**What is being asked**.
Scan the listing below. Copy each line that contains "status".
++++
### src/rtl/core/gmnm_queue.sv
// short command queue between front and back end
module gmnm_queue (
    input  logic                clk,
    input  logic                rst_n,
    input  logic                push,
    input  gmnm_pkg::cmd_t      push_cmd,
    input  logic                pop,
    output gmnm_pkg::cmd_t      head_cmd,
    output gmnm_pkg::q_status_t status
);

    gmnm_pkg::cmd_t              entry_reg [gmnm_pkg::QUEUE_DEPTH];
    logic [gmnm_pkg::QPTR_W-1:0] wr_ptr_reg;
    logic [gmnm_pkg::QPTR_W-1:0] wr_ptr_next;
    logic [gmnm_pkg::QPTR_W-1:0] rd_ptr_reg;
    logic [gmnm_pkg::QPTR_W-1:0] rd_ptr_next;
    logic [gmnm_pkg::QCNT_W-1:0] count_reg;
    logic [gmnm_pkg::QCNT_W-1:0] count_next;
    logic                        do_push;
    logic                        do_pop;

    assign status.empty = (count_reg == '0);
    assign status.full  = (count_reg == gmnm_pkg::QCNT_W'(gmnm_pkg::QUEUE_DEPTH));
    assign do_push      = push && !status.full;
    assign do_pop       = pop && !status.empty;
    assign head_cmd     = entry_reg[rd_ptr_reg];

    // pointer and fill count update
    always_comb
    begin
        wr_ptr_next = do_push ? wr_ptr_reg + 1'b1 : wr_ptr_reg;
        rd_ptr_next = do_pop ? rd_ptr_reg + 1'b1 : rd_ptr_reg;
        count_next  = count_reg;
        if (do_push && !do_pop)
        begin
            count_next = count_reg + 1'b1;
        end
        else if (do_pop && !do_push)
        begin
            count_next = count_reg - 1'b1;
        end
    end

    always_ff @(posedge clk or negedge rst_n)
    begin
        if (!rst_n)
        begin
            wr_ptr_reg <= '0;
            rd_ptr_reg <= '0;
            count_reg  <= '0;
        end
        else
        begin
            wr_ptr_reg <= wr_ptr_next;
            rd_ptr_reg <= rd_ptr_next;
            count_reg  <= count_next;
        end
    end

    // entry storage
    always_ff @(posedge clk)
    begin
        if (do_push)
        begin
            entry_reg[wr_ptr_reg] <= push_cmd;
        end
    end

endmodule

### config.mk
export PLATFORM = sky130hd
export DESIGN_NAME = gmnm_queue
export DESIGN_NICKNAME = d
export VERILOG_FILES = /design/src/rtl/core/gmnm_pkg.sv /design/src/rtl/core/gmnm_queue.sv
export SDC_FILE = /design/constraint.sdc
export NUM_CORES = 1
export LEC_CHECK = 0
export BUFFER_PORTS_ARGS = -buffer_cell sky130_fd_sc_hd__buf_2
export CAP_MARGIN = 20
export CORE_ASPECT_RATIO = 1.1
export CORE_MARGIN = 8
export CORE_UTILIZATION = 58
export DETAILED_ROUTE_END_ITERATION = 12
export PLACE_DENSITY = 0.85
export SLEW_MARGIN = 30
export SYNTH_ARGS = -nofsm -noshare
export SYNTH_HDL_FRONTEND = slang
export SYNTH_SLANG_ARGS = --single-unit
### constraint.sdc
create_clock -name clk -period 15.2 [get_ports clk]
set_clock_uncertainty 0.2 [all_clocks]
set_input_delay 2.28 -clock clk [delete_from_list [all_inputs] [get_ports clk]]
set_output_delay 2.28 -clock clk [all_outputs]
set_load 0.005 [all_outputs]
++++
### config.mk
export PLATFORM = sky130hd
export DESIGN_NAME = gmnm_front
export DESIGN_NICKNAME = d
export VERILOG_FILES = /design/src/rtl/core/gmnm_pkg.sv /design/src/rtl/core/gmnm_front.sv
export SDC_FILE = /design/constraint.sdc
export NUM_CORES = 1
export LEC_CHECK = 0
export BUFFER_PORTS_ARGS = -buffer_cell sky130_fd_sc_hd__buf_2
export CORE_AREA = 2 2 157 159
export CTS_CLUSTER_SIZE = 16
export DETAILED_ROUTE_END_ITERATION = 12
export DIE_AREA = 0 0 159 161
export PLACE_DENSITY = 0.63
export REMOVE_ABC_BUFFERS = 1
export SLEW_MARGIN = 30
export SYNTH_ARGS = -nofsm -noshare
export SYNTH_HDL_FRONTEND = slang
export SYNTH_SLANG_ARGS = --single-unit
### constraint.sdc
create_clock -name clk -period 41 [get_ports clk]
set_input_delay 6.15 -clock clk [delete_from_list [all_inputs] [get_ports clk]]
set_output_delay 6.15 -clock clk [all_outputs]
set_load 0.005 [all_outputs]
++++
**Task response**.
    output gmnm_pkg::q_status_t status
    assign status.empty = (count_reg == '0);
    assign status.full  = (count_reg == gmnm_pkg::QCNT_W'(gmnm_pkg::QUEUE_DEPTH));
    assign do_push      = push && !status.full;
    assign do_pop       = pop && !status.empty;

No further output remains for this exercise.